Lantas, mari terjun ke masa lalu melalui sejarah, kembali ke Zaman Keemasan Islam. Di momen itu, mulai bermunculan keinginan untuk mencari tahu lebih banyak tentang bintang-bintang dan astronom.

Zaman Keemasan Islam tersebar antara abad ke-8 hingga ke-14 Masehi. Itu adalah masa ketika ilmu pengetahuan, teknologi, seni dan budaya berkembang, karena dorongan yang diberikan untuk pengejaran ilmiah oleh Kekhalifahan Abbasiyah.

Astronomi bukanlah hal baru bagi Kekaisaran. Sejak dahulu kala, Muslim secara informal telah mempelajari bintang-bintang.
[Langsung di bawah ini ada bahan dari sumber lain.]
==> src/rtl/inv_mode_decode.sv <==
module inv_mode_decode
  import inv_link_pkg::*;
#(
  parameter int SB_W = 2
) (
  input  logic [SB_W-1:0] sb,
  output inv_mode_e       mode
);

  generate
    if (SB_W == 1) begin : g_narrow
      // one-bit side-band: only odd flip or nothing
      always_comb begin
        mode = sb[0] ? INV_ODD : INV_NONE;
      end
    end else begin : g_wide
      always_comb begin
        unique case (sb[1:0])
          2'b10:   mode = INV_ODD;
          2'b01:   mode = INV_EVEN;
          2'b11:   mode = INV_FULL;
          default: mode = INV_NONE;
        endcase
      end
    end
  endgenerate

endmodule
Seseorang perlu memahami langit malam untuk menavigasi jalan melalui gurun, seseorang juga harus melihat ke langit untuk mengetahui arah ke Makkah dan waktu sholat yang tepat. Di bawah perlindungan Bani Abbasiyah, penyelidikan ilmiah didorong, dan bidang ini berkembang pesat.
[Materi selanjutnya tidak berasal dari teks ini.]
--- src/rtl/drdy_pkg.sv ---
package drdy_pkg;
   // status word bit positions (host software decodes these)
   localparam int ST_G_OVR = 7;
   localparam int ST_X_OVR = 6;
   localparam int ST_Y_OVR = 5;
   localparam int ST_G_NEW = 3;
   localparam int ST_X_NEW = 2;
   localparam int ST_Y_NEW = 1;
   localparam int ST_W     = 8;

   // axis indices inside the flag tracker
   localparam int AX_X = 0;
   localparam int AX_Y = 1;

   typedef struct packed {
      logic pulsed;
      logic act_low;
      logic open_drain;
      logic pin_en;
      logic temp_route;
   } drdy_cfg_t;
endpackage

--- src/rtl/drdy_axis_flags.sv ---
module drdy_axis_flags #(
   parameter int N_AXES = 2
) (
   input  logic              clk,
   input  logic              rst_n,
   input  logic [N_AXES-1:0] strobe,
   input  logic [N_AXES-1:0] rd_hi,
   input  logic              rd_status,
   output logic [N_AXES-1:0] new_flag,
   output logic [N_AXES-1:0] ovr_flag,
   output logic              all_new,
   output logic              glob_ovr
);
   initial assert (N_AXES >= 1) else $error("N_AXES must be at least 1");

   logic [N_AXES-1:0] ovr_evt;
   logic              glob_evt;

   for (genvar i = 0; i < N_AXES; i++) begin : g_axis
      assign ovr_evt[i] = strobe[i] & new_flag[i] & ~rd_hi[i];

      always_ff @(posedge clk or negedge rst_n) begin
         if (!rst_n) begin
            new_flag[i] <= 1'b0;
            ovr_flag[i] <= 1'b0;
         end else begin
            if (strobe[i])      new_flag[i] <= 1'b1;
            else if (rd_hi[i])  new_flag[i] <= 1'b0;
            if (ovr_evt[i])     ovr_flag[i] <= 1'b1;
            else if (rd_status) ovr_flag[i] <= 1'b0;
         end
      end

      // strobe always leaves the flag set
      a_r2_new_sets: assert property (@(posedge clk) disable iff (!rst_n)
         strobe[i] |=> new_flag[i]);
      // unread value overwritten raises overrun
      a_r4_ovr_sets: assert property (@(posedge clk) disable iff (!rst_n)
         (strobe[i] && new_flag[i] && !rd_hi[i]) |=> ovr_flag[i]);
   end

   assign all_new  = &new_flag;
   assign glob_evt = (|strobe) & all_new & ~(|rd_hi);

   always_ff @(posedge clk or negedge rst_n) begin
      if (!rst_n)         glob_ovr <= 1'b0;
      else if (glob_evt)  glob_ovr <= 1'b1;
      else if (rd_status) glob_ovr <= 1'b0;
   end

   // status read with no new event empties the global overrun
   a_r5_glob_clear: assert property (@(posedge clk) disable iff (!rst_n)
      (rd_status && !(|strobe)) |=> !glob_ovr);
endmodule

--- src/rtl/drdy_pulse_stretch.sv ---
module drdy_pulse_stretch #(
   parameter int LEN   = 18750,
   parameter int CNT_W = $clog2(LEN + 1)
) (
   input  logic clk,
   input  logic rst_n,
   input  logic trig,
   output logic active,
   output logic last
);
   initial assert (LEN >= 1) else $error("pulse length must be at least one clock");
   initial assert ((1 << CNT_W) > LEN) else $error("counter too narrow for pulse");

   localparam logic [CNT_W-1:0] LEN_V = CNT_W'(LEN);

   logic [CNT_W-1:0] cnt;

   always_ff @(posedge clk or negedge rst_n) begin
      if (!rst_n)          cnt <= '0;
      else if (trig)       cnt <= LEN_V;
      else if (cnt != '0)  cnt <= cnt - 1'b1;
   end

   assign active = (cnt != '0);
   assign last   = (cnt == CNT_W'(1));

   // a trigger always (re)starts the pulse
   a_r8_trig_starts: assert property (@(posedge clk) disable iff (!rst_n)
      trig |=> active);
endmodule

--- src/rtl/drdy_pin_drive.sv ---
module drdy_pin_drive #(
   parameter bit REG_OUT = 1'b1
) (
   input  logic clk,
   input  logic rst_n,
   input  logic func,
   input  logic pin_en,
   input  logic act_low,
   input  logic open_drain,
   output logic pin_o,
   output logic pin_oe_o
);
   logic lvl, pin_n, oe_n;

   always_comb begin
      lvl = (pin_en & func) ^ act_low;
      if (open_drain) begin
         pin_n = 1'b0;
         oe_n  = ~lvl;
      end else begin
         pin_n = lvl;
         oe_n  = 1'b1;
      end
   end

   if (REG_OUT) begin : g_reg
      always_ff @(posedge clk or negedge rst_n) begin
         if (!rst_n) begin
            pin_o    <= 1'b0;
            pin_oe_o <= 1'b1;
         end else begin
            pin_o    <= pin_n;
            pin_oe_o <= oe_n;
         end
      end

      // open drain never drives high
      a_r11_od_low: assert property (@(posedge clk) disable iff (!rst_n)
         open_drain |=> !pin_o);
      // disabled, active-high push-pull rests low and driven
      a_r9_off_idle: assert property (@(posedge clk) disable iff (!rst_n)
         (!pin_en && !act_low && !open_drain) |=> (!pin_o && pin_oe_o));
   end else begin : g_comb
      assign pin_o    = pin_n;
      assign pin_oe_o = oe_n;

      // open drain never drives high
      a_r11_od_low: assert property (@(posedge clk) disable iff (!rst_n)
         open_drain |-> !pin_o);
   end
endmodule

--- src/rtl/drdy_status_gen.sv ---
module drdy_status_gen #(
   parameter int CLK_HZ   = 250_000_000,
   parameter int PULSE_US = 75,
   parameter bit PIN_REG  = 1'b1
) (
   input  logic       clk,
   input  logic       rst_n,
   input  logic       x_new,
   input  logic       y_new,
   input  logic       t_new,
   input  logic       rd_x_hi,
   input  logic       rd_y_hi,
   input  logic       rd_t_hi,
   input  logic       rd_status,
   input  logic       cfg_pulsed,
   input  logic       cfg_act_low,
   input  logic       cfg_open_drain,
   input  logic       cfg_pin_en,
   input  logic       cfg_temp_route,
   output logic [7:0] status_o,
   output logic       drdy_o,
   output logic       drdy_oe_o
);
   import drdy_pkg::*;

   localparam int PULSE_CYC = (CLK_HZ / 1000) * PULSE_US / 1000;
   localparam int CNT_W     = $clog2(PULSE_CYC + 1);

   initial assert (CLK_HZ >= 1000) else $error("CLK_HZ below 1 kHz");
   initial assert (PULSE_CYC >= 1) else $error("pulse shorter than one clock");

   drdy_cfg_t cfg;
   assign cfg = '{pulsed: cfg_pulsed, act_low: cfg_act_low, open_drain: cfg_open_drain,
                  pin_en: cfg_pin_en, temp_route: cfg_temp_route};

   logic [1:0] ax_strobe, ax_rd, ax_new, ax_ovr;
   logic       all_new, glob_ovr;

   assign ax_strobe[AX_X] = x_new;
   assign ax_strobe[AX_Y] = y_new;
   assign ax_rd[AX_X]     = rd_x_hi;
   assign ax_rd[AX_Y]     = rd_y_hi;

   drdy_axis_flags #(.N_AXES(2)) u_flags (
      .clk(clk), .rst_n(rst_n), .strobe(ax_strobe), .rd_hi(ax_rd),
      .rd_status(rd_status), .new_flag(ax_new), .ovr_flag(ax_ovr),
      .all_new(all_new), .glob_ovr(glob_ovr)
   );

   always_comb begin
      status_o           = '0;
      status_o[ST_G_OVR] = glob_ovr;
      status_o[ST_X_OVR] = ax_ovr[AX_X];
      status_o[ST_Y_OVR] = ax_ovr[AX_Y];
      status_o[ST_G_NEW] = all_new;
      status_o[ST_X_NEW] = ax_new[AX_X];
      status_o[ST_Y_NEW] = ax_new[AX_Y];
   end

   // latched ready conditions
   logic rate_rdy, temp_rdy, rate_evt, rate_clr;
   assign rate_evt = x_new | y_new;
   assign rate_clr = rd_x_hi | rd_y_hi | rd_status;

   always_ff @(posedge clk or negedge rst_n) begin
      if (!rst_n) begin
         rate_rdy <= 1'b0;
         temp_rdy <= 1'b0;
      end else begin
         if (rate_evt)                    rate_rdy <= 1'b1;
         else if (rate_clr)               rate_rdy <= 1'b0;
         if (t_new)                       temp_rdy <= 1'b1;
         else if (rd_t_hi || rd_status)   temp_rdy <= 1'b0;
      end
   end

   // pulsed ready condition
   logic pulse_trig, pulse_act, pulse_last;
   assign pulse_trig = rate_evt | (cfg.temp_route & t_new);

   drdy_pulse_stretch #(.LEN(PULSE_CYC), .CNT_W(CNT_W)) u_pulse (
      .clk(clk), .rst_n(rst_n), .trig(pulse_trig),
      .active(pulse_act), .last(pulse_last)
   );

   logic func;
   assign func = cfg.pulsed ? pulse_act
                            : (rate_rdy | (cfg.temp_route & temp_rdy));

   drdy_pin_drive #(.REG_OUT(PIN_REG)) u_pin (
      .clk(clk), .rst_n(rst_n), .func(func), .pin_en(cfg.pin_en),
      .act_low(cfg.act_low), .open_drain(cfg.open_drain),
      .pin_o(drdy_o), .pin_oe_o(drdy_oe_o)
   );

   // a clearing read without a new sample drops the latched condition
   a_r6_read_clears: assert property (@(posedge clk) disable iff (!rst_n)
      (rate_clr && !rate_evt) |=> !rate_rdy);
   // temperature strobe raises its ready condition
   a_r7_temp_sets: assert property (@(posedge clk) disable iff (!rst_n)
      t_new |=> temp_rdy);
   // reads cannot cut a running pulse short
   a_r8_reads_ignored: assert property (@(posedge clk) disable iff (!rst_n)
      (pulse_act && !pulse_last) |=> pulse_act);
endmodule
Periode ini bertepatan dengan Abad Kegelapan di Eropa dan cendekiawan Muslim datang ke garis depan. Banyak dari nama mereka tetap terukir di langit dengan benda langit yang dinamai menurut nama mereka.

 

Baca Juga


Berikut adalah beberapa nama yang menonjol:

1. Al Battani.
Sebuah kawah tumbukan bulan kuno, Albategnius, dinamai menurut versi Inggris dari namanya. Al Battani adalah seorang ahli matematika dan astronom Mesopotamia-Arab (858 – 929 M) yang termasuk dalam sekte Sabian kuno, sebuah sekte keagamaan pemuja bintang dari Harran.

Beberapa peneliti menyatakan meskipun nenek moyangnya adalah Sabian, dia sendiri adalah Muslim, diberi nama: AbūʿAbd Allāh Muḥammad ibn Jābir ibn Sinān al-Raqqī al-Ḥarrānī aṣ-Ṣābiʾal-Battān. Ayahnya adalah pembuat instrumen ilmiah yang selanjutnya memicu minatnya pada astronomi.
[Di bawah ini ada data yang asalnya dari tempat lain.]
**src/rtl/cal_pkg.sv**
```systemverilog
package cal_pkg;
  localparam int unsigned MONTH_W = 4;
  localparam int unsigned DAY_W   = 5;
  localparam int unsigned DOY_W   = 9;
  localparam int unsigned LEN_N   = 4;
  localparam int unsigned N_MONTH = 12;

  // index of each line in the one-hot length vector
  typedef enum logic [1:0] {
    LEN_28 = 2'd0,
    LEN_29 = 2'd1,
    LEN_30 = 2'd2,
    LEN_31 = 2'd3
  } len_idx_e;

  // length of month m in a common year
  function automatic int unsigned common_len(input int unsigned m);
    if (m == 2) return 28;
    if (m == 4 || m == 6 || m == 9 || m == 11) return 30;
    return 31;
  endfunction
endpackage

```
**src/rtl/cal_month_len.sv**
```systemverilog
module cal_month_len
  import cal_pkg::*;
#(
  parameter int unsigned MW = MONTH_W,
  parameter int unsigned NM = N_MONTH
) (
  input  logic [MW-1:0]    month_i,
  input  logic             leap_i,
  output logic [LEN_N-1:0] len_oh_o,
  output logic             month_ok_o
);
  always_comb begin
    month_ok_o = (month_i != '0) && (int'(month_i) <= NM);
    len_oh_o   = '0;
    if (month_ok_o) begin
      unique case (common_len(int'(month_i)))
        28:      len_oh_o[leap_i ? LEN_29 : LEN_28] = 1'b1;
        30:      len_oh_o[LEN_30] = 1'b1;
        default: len_oh_o[LEN_31] = 1'b1;
      endcase
    end
  end
endmodule

```
**src/rtl/cal_month_offset.sv**
```systemverilog
module cal_month_offset
  import cal_pkg::*;
#(
  parameter int unsigned MW = MONTH_W,
  parameter int unsigned OW = DOY_W,
  parameter int unsigned NM = N_MONTH
) (
  input  logic [MW-1:0] month_i,
  input  logic          leap_i,
  output logic [OW-1:0] offset_o
);
  // running sum of earlier months, leap folded in after February
  always_comb begin
    offset_o = '0;
    for (int k = 1; k < NM; k++) begin
      if (int'(month_i) > k) offset_o = offset_o + OW'(common_len(k));
    end
    if (leap_i && int'(month_i) > 2) offset_o = offset_o + OW'(1);
  end
endmodule

```
**src/rtl/cal_day_check.sv**
```systemverilog
module cal_day_check
  import cal_pkg::*;
#(
  parameter int unsigned DW = DAY_W,
  parameter int unsigned OW = DOY_W
) (
  input  logic [DW-1:0]    day_i,
  input  logic [LEN_N-1:0] len_oh_i,
  input  logic             month_ok_i,
  input  logic [OW-1:0]    offset_i,
  output logic [OW-1:0]    doy_o,
  output logic             invalid_o
);
  logic [DW-1:0] day_max;

  always_comb begin
    day_max = '0;
    for (int i = 0; i < LEN_N; i++) begin
      if (len_oh_i[i]) day_max = DW'(28 + i);
    end
  end

  always_comb begin
    invalid_o = !month_ok_i || (day_i == '0) || (day_i > day_max);
    doy_o     = invalid_o ? '0 : offset_i + OW'(day_i);
  end
endmodule

```
**src/rtl/cal_day_unit.sv**
```systemverilog
module cal_day_unit
  import cal_pkg::*;
#(
  parameter int unsigned MW      = MONTH_W,
  parameter int unsigned DW      = DAY_W,
  parameter int unsigned OW      = DOY_W,
  parameter bit          REG_OUT = 1'b1
) (
  input  logic             clk_i,
  input  logic             rst_ni,
  input  logic [MW-1:0]    month_i,
  input  logic [DW-1:0]    day_i,
  input  logic             leap_i,
  output logic [LEN_N-1:0] len_oh_o,
  output logic [OW-1:0]    doy_o,
  output logic             invalid_o
);
  logic [LEN_N-1:0] len_c;
  logic             month_ok_c;
  logic [OW-1:0]    offset_c;
  logic [OW-1:0]    doy_c;
  logic             inv_c;

  cal_month_len #(.MW(MW)) u_len (
    .month_i   (month_i),
    .leap_i    (leap_i),
    .len_oh_o  (len_c),
    .month_ok_o(month_ok_c)
  );

  cal_month_offset #(.MW(MW), .OW(OW)) u_off (
    .month_i (month_i),
    .leap_i  (leap_i),
    .offset_o(offset_c)
  );

  cal_day_check #(.DW(DW), .OW(OW)) u_chk (
    .day_i     (day_i),
    .len_oh_i  (len_c),
    .month_ok_i(month_ok_c),
    .offset_i  (offset_c),
    .doy_o     (doy_c),
    .invalid_o (inv_c)
  );

  logic past_ok_q;
  always_ff @(posedge clk_i or negedge rst_ni) begin
    if (!rst_ni) past_ok_q <= 1'b0;
    else         past_ok_q <= 1'b1;
  end

  generate
    if (REG_OUT) begin : g_reg
      always_ff @(posedge clk_i or negedge rst_ni) begin
        if (!rst_ni) begin
          len_oh_o  <= '0;
          doy_o     <= '0;
          invalid_o <= 1'b1;
        end else begin
          len_oh_o  <= len_c;
          doy_o     <= doy_c;
          invalid_o <= inv_c;
        end
      end

      p_hold_r7: assert property (@(posedge clk_i) disable iff (!rst_ni)
        (past_ok_q && $stable(month_i) && $stable(day_i) && $stable(leap_i))
        |=> ($stable(doy_o) && $stable(invalid_o) && $stable(len_oh_o)));
    end else begin : g_comb
      assign len_oh_o  = len_c;
      assign doy_o     = doy_c;
      assign invalid_o = inv_c;
    end
  endgenerate

  p_len_onehot_r8: assert property (@(posedge clk_i) disable iff (!rst_ni)
    month_ok_c |-> ($countones(len_c) == 1));

  p_bad_month_r3: assert property (@(posedge clk_i) disable iff (!rst_ni)
    !month_ok_c |-> (len_c == '0 && inv_c && doy_c == '0));

  p_feb_leap_r2: assert property (@(posedge clk_i) disable iff (!rst_ni)
    len_c[LEN_29] |-> (leap_i && month_i == MW'(2)));

  p_inv_doy_zero_r5: assert property (@(posedge clk_i) disable iff (!rst_ni)
    invalid_o |-> (doy_o == '0));

  p_doy_range_r6: assert property (@(posedge clk_i) disable iff (!rst_ni)
    !invalid_o |-> (doy_o != '0 && doy_o <= OW'(366)));
endmodule

```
Sama seperti astronom lain pada zamannya, ia dipengaruhi oleh Ptolemy. Tetapi pikirannya yang selalu ingin tahu membawa dia memperbaiki perhitungan astronomi Ptolemy, dengan mengganti metode geometris ke trigonometri.

2. Mariam Al Astrolabbiya.
Ada beberapa nama wanita yang diabaikan dalam bidang astronomi. Para wanita perintis ini memberikan kontribusi signifikan untuk memahami Alam Semesta, namun sayangnya nama mereka terhapus dari halaman sejarah.

Salah satu tokoh yang menarik dan menginspirasi adalah Mariam Al ljliyy, lebih dikenal sebagai Mariam al Astrolabbiya, yang hidup pada abad ke-10 Aleppo. Begitu sedikit yang diketahui tentang dia, bahkan nama depannya pun diperdebatkan.

Menurut Ibn Al-Nadim, seorang penulis biografi dan sejarawan dari abad ke-10, Mariam lahir dari seorang astronom. Ayahnya Kusayar Al Jili (juga tercatat sebagai Al ljliyy) adalah ahli geografi, matematika dan astronom. Nama belakang mereka sering diganti dengan profesi mereka.

Duo ayah-anak ini menguasai seni membuat astrolab. Jika kalian bertanya-tanya apa itu astrolabe, anggaplah sebagai salah satu sistem GPS paling awal, teknologi canggih yang terbungkus keindahan sederhana.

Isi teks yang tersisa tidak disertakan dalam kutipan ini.